Required action: The records should be restated exactly from their first line through the line with "typedef enum logic" in it.

Saved data entries:
________________
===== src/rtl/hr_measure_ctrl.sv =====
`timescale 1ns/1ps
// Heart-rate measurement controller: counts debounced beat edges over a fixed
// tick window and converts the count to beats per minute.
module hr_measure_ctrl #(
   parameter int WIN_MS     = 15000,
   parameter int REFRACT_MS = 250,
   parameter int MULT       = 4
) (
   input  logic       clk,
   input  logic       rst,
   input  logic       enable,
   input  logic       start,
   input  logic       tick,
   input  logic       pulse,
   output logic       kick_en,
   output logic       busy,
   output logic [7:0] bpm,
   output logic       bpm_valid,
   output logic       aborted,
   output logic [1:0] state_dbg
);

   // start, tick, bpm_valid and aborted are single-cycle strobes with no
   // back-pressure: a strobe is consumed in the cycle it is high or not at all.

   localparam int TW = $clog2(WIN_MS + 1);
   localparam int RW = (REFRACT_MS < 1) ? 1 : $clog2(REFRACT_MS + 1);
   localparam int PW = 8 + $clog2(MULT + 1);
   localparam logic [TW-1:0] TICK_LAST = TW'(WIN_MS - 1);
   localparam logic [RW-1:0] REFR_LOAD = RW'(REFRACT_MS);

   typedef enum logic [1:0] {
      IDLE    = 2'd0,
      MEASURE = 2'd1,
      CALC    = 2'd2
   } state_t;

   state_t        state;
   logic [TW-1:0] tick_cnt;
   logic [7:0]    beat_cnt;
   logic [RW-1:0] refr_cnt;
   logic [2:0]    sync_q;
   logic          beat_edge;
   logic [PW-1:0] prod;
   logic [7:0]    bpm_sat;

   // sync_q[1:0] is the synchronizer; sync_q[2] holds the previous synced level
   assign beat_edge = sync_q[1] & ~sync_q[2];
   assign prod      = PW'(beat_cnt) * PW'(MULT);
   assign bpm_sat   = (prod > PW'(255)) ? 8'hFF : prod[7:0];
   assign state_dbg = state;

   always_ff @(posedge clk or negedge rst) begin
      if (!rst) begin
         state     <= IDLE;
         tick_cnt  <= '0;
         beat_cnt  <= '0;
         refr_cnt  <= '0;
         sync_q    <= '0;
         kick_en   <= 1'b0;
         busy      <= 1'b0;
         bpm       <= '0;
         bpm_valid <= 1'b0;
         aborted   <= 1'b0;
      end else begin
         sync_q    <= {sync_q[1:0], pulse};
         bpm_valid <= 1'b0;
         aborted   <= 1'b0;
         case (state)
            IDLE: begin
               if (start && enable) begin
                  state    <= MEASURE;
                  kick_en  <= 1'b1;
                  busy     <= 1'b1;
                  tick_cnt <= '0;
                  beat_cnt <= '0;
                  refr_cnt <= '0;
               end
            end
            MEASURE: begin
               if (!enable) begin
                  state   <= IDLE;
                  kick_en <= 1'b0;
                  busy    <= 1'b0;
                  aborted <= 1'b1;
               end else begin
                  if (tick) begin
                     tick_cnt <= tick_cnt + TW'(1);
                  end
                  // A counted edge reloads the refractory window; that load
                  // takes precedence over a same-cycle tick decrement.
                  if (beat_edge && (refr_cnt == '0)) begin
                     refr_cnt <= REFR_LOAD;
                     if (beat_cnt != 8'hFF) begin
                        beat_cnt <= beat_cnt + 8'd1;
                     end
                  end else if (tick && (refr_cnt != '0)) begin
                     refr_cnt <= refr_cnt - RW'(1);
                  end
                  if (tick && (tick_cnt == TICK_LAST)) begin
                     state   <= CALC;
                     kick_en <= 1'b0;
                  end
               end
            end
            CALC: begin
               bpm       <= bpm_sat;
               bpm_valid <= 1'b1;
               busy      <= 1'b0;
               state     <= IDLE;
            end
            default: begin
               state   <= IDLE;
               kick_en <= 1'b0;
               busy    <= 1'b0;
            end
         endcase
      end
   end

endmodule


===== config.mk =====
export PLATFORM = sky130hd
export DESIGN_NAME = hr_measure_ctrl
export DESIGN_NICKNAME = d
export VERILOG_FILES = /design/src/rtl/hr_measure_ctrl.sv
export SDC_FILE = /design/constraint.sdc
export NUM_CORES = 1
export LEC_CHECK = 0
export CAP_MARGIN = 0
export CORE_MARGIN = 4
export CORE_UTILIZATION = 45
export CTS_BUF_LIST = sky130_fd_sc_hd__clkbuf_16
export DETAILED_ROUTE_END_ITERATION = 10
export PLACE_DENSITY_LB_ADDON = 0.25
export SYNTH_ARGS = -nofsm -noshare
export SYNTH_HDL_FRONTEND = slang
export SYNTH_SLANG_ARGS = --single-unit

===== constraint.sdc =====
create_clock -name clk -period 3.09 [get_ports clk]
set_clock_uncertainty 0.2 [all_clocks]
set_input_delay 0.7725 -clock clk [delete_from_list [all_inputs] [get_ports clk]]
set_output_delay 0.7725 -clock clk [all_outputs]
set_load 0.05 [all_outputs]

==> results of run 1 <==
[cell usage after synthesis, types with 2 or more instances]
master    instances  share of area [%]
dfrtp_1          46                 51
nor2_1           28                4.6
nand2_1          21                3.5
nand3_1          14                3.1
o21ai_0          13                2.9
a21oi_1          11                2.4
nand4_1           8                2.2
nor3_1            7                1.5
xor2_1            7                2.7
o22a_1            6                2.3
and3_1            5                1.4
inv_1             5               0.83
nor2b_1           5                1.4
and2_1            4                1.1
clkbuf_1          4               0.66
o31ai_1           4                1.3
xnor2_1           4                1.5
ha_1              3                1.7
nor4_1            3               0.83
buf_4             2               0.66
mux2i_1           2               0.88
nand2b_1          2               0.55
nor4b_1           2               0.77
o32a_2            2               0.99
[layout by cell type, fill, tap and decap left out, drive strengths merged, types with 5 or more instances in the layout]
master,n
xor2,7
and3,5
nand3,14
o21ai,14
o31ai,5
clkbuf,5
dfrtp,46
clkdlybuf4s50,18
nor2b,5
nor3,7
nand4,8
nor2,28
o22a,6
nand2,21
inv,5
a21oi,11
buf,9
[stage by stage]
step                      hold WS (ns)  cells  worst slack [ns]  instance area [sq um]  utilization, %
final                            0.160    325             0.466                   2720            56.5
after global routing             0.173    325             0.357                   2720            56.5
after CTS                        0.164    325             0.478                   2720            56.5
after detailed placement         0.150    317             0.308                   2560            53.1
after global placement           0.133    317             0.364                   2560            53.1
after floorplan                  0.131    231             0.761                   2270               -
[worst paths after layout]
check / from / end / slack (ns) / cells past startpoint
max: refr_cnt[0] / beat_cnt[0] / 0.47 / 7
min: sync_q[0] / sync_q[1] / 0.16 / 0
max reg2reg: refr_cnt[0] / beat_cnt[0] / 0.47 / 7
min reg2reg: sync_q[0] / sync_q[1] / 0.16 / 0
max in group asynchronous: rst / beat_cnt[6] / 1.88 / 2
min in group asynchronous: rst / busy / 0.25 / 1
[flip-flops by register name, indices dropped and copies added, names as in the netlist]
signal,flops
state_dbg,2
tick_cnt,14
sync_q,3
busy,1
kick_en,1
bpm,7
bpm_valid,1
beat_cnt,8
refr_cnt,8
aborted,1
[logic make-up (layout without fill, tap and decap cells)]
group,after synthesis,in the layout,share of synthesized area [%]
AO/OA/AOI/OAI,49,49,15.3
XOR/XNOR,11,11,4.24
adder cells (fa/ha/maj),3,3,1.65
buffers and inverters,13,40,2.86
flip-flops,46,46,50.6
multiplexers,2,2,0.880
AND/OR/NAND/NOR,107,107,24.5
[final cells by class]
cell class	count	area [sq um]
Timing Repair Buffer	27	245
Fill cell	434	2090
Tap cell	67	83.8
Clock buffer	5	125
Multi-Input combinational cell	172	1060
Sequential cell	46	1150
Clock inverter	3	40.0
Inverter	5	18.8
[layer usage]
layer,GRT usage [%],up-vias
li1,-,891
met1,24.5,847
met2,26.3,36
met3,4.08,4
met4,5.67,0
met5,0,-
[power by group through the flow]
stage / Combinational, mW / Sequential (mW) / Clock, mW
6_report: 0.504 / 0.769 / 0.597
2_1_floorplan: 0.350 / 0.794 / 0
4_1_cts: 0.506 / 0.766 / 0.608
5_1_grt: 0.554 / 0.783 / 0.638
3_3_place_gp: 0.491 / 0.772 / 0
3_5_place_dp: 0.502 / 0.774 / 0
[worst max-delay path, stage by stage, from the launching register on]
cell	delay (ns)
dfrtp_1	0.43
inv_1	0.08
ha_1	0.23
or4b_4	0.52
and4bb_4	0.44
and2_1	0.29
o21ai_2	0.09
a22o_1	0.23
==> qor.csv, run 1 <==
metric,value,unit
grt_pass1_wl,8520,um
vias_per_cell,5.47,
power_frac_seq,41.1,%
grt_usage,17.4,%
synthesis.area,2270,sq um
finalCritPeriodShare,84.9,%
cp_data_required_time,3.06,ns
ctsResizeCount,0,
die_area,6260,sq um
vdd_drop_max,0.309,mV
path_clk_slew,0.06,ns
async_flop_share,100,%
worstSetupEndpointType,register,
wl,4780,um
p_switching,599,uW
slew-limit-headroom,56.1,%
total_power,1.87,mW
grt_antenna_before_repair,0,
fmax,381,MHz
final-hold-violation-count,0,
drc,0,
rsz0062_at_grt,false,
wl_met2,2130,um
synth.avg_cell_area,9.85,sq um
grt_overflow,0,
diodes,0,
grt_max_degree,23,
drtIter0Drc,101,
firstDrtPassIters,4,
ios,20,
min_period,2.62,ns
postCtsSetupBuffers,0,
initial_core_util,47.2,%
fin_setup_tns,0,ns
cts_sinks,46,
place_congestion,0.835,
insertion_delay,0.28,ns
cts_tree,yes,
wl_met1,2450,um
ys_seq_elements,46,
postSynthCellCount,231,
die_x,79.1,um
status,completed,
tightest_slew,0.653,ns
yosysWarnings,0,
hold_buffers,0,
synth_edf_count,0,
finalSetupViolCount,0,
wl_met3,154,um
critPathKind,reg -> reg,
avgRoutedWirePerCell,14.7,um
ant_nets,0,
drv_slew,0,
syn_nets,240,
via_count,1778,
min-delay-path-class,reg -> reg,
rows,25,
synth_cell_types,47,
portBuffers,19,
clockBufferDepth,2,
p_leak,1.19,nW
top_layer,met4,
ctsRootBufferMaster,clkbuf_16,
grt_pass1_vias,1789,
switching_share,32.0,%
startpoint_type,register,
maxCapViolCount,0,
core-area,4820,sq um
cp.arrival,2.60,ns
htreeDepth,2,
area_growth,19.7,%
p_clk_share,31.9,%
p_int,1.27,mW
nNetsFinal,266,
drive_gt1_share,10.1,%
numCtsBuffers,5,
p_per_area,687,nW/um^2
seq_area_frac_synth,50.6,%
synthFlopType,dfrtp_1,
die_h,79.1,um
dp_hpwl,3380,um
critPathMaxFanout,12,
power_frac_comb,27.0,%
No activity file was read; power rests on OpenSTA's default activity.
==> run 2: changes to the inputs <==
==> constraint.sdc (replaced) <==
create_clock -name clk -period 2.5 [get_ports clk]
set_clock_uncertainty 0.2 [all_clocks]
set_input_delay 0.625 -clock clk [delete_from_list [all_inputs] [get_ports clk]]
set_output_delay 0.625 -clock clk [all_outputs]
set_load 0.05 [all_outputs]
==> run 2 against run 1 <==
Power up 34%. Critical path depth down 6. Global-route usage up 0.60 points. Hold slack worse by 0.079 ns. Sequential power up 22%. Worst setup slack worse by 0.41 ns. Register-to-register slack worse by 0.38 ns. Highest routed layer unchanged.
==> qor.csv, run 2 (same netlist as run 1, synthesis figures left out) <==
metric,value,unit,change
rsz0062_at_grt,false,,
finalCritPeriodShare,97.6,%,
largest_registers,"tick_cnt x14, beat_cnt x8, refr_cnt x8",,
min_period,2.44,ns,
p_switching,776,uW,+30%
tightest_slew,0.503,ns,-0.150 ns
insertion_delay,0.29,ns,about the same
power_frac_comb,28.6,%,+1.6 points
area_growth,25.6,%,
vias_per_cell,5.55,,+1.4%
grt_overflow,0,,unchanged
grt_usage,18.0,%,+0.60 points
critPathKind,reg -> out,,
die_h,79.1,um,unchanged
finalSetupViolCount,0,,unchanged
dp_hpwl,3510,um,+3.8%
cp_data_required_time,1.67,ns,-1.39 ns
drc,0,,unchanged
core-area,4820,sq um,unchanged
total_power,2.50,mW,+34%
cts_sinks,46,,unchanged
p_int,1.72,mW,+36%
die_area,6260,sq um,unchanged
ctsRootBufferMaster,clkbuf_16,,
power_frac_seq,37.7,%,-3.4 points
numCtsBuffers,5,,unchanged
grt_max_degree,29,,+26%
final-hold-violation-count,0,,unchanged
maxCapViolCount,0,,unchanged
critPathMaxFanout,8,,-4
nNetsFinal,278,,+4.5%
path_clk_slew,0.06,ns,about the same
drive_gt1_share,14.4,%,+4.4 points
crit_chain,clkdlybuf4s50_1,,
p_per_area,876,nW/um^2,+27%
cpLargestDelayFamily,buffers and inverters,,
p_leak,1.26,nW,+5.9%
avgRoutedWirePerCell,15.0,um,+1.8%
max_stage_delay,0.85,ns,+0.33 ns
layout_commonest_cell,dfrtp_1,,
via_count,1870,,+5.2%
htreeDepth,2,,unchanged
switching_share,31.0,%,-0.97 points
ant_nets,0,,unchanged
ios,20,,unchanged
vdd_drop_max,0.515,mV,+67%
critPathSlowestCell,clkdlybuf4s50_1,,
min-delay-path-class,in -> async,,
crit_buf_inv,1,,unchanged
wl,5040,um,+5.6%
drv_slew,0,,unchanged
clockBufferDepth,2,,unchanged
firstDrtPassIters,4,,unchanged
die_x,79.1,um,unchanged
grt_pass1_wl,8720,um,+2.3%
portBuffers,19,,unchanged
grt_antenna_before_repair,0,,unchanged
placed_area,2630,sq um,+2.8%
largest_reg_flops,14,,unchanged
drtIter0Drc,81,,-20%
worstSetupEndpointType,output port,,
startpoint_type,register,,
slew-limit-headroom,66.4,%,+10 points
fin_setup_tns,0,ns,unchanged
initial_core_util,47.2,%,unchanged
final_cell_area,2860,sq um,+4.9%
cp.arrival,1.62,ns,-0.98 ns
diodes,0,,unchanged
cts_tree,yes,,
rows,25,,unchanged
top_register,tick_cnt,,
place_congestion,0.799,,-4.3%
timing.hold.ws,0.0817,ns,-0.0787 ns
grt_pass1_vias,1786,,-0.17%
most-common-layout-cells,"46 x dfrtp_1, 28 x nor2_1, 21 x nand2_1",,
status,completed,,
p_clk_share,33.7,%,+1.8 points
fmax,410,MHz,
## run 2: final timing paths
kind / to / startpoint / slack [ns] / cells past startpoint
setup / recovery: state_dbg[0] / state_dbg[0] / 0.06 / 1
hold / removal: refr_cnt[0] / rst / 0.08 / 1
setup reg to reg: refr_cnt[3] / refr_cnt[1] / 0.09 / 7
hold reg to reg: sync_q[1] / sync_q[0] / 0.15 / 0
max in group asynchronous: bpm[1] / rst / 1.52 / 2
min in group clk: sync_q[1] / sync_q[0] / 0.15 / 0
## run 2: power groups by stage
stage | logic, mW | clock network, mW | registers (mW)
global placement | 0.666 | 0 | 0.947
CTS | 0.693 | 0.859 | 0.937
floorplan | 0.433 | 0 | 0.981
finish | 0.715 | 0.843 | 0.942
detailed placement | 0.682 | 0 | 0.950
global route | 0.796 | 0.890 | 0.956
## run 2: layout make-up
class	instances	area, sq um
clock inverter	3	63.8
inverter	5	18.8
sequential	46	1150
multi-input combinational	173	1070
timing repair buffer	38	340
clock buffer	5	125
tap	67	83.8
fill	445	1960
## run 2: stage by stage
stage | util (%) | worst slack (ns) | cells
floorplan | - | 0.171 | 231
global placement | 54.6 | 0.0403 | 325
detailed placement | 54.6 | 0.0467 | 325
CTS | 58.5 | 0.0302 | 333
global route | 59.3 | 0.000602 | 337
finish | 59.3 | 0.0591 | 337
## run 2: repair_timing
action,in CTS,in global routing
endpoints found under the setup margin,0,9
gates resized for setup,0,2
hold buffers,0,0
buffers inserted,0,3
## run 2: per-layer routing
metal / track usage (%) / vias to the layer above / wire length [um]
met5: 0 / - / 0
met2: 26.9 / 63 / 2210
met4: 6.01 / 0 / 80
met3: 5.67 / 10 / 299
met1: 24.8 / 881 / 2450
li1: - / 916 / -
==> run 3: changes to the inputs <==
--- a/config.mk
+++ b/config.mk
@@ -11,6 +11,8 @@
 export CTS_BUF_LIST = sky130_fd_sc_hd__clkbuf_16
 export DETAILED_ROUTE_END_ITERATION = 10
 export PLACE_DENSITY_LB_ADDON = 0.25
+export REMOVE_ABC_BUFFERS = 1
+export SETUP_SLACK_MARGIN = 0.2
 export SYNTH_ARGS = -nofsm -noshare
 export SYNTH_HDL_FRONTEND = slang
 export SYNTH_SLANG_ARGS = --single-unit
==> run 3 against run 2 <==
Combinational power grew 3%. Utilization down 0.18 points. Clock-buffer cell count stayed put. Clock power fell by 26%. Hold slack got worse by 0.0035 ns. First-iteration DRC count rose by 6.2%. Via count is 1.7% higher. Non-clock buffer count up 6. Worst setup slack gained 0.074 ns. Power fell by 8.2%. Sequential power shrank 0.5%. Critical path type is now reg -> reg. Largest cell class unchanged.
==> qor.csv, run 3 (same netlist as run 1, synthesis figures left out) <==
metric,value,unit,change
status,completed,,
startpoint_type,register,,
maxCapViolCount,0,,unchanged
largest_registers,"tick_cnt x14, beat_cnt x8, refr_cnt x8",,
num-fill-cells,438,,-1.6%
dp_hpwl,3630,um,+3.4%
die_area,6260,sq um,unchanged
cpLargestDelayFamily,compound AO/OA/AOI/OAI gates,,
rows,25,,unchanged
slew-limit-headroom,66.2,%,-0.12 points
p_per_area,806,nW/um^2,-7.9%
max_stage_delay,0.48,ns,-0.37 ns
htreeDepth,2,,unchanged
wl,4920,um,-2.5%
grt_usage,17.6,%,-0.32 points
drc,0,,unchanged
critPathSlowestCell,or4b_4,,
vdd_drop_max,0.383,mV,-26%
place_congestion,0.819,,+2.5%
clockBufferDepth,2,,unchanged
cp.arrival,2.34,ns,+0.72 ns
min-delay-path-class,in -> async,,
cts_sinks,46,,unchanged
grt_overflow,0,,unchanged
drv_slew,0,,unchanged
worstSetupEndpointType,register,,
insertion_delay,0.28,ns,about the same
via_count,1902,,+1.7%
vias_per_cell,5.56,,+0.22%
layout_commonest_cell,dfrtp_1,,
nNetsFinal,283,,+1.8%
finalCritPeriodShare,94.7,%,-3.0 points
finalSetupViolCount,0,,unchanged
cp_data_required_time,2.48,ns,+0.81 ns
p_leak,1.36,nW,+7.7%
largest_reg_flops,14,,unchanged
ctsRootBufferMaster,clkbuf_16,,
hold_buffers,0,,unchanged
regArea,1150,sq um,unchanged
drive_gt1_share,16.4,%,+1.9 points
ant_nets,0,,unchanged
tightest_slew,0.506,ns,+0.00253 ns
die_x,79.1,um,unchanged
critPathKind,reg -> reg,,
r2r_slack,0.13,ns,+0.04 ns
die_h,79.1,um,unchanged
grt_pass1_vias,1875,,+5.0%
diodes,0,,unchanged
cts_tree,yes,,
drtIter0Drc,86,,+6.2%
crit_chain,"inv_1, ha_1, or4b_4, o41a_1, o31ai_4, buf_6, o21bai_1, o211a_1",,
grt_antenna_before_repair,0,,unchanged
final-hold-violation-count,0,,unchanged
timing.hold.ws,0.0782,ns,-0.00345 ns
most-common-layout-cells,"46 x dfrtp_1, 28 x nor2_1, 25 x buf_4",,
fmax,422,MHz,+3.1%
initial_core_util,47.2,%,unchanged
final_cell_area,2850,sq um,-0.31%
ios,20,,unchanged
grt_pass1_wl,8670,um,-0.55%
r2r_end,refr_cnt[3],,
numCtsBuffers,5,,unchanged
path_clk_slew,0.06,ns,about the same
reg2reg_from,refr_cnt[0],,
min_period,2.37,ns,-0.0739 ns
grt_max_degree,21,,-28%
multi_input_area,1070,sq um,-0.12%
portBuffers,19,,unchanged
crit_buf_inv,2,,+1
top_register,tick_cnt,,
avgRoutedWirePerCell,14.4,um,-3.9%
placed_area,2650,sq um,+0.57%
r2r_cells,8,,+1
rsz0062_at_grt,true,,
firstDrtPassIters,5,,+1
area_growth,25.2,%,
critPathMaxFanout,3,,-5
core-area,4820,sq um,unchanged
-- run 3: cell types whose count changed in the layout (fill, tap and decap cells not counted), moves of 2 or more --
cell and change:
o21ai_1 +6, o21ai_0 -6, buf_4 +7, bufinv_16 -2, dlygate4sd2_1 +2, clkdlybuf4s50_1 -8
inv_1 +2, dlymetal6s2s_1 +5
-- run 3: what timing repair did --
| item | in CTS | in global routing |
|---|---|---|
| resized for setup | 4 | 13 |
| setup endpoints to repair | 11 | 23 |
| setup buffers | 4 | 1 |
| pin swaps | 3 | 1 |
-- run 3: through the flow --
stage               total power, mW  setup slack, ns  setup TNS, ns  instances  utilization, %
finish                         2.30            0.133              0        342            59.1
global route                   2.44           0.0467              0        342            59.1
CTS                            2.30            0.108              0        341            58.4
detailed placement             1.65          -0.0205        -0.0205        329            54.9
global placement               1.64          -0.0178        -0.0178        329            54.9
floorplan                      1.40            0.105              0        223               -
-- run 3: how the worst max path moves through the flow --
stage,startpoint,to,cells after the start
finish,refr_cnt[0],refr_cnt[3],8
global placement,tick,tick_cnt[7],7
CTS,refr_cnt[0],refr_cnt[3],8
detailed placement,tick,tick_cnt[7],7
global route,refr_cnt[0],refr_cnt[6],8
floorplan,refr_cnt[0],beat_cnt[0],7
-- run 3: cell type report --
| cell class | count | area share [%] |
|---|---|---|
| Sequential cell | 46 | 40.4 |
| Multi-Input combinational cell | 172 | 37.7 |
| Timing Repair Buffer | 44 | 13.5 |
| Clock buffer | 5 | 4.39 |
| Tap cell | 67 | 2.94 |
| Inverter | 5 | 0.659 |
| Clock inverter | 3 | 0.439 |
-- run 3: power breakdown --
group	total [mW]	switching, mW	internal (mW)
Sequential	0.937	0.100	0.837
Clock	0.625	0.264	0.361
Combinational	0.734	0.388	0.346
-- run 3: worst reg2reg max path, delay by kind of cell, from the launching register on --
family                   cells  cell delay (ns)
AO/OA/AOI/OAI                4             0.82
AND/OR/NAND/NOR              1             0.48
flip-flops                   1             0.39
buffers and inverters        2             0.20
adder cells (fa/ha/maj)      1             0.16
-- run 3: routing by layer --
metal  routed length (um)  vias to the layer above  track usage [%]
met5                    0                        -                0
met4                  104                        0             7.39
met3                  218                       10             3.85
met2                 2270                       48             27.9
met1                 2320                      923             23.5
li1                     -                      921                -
________________
Answer space:
===== src/rtl/hr_measure_ctrl.sv =====
`timescale 1ns/1ps
// Heart-rate measurement controller: counts debounced beat edges over a fixed
// tick window and converts the count to beats per minute.
module hr_measure_ctrl #(
   parameter int WIN_MS     = 15000,
   parameter int REFRACT_MS = 250,
   parameter int MULT       = 4
) (
   input  logic       clk,
   input  logic       rst,
   input  logic       enable,
   input  logic       start,
   input  logic       tick,
   input  logic       pulse,
   output logic       kick_en,
   output logic       busy,
   output logic [7:0] bpm,
   output logic       bpm_valid,
   output logic       aborted,
   output logic [1:0] state_dbg
);

   // start, tick, bpm_valid and aborted are single-cycle strobes with no
   // back-pressure: a strobe is consumed in the cycle it is high or not at all.

   localparam int TW = $clog2(WIN_MS + 1);
   localparam int RW = (REFRACT_MS < 1) ? 1 : $clog2(REFRACT_MS + 1);
   localparam int PW = 8 + $clog2(MULT + 1);
   localparam logic [TW-1:0] TICK_LAST = TW'(WIN_MS - 1);
   localparam logic [RW-1:0] REFR_LOAD = RW'(REFRACT_MS);

   typedef enum logic [1:0] {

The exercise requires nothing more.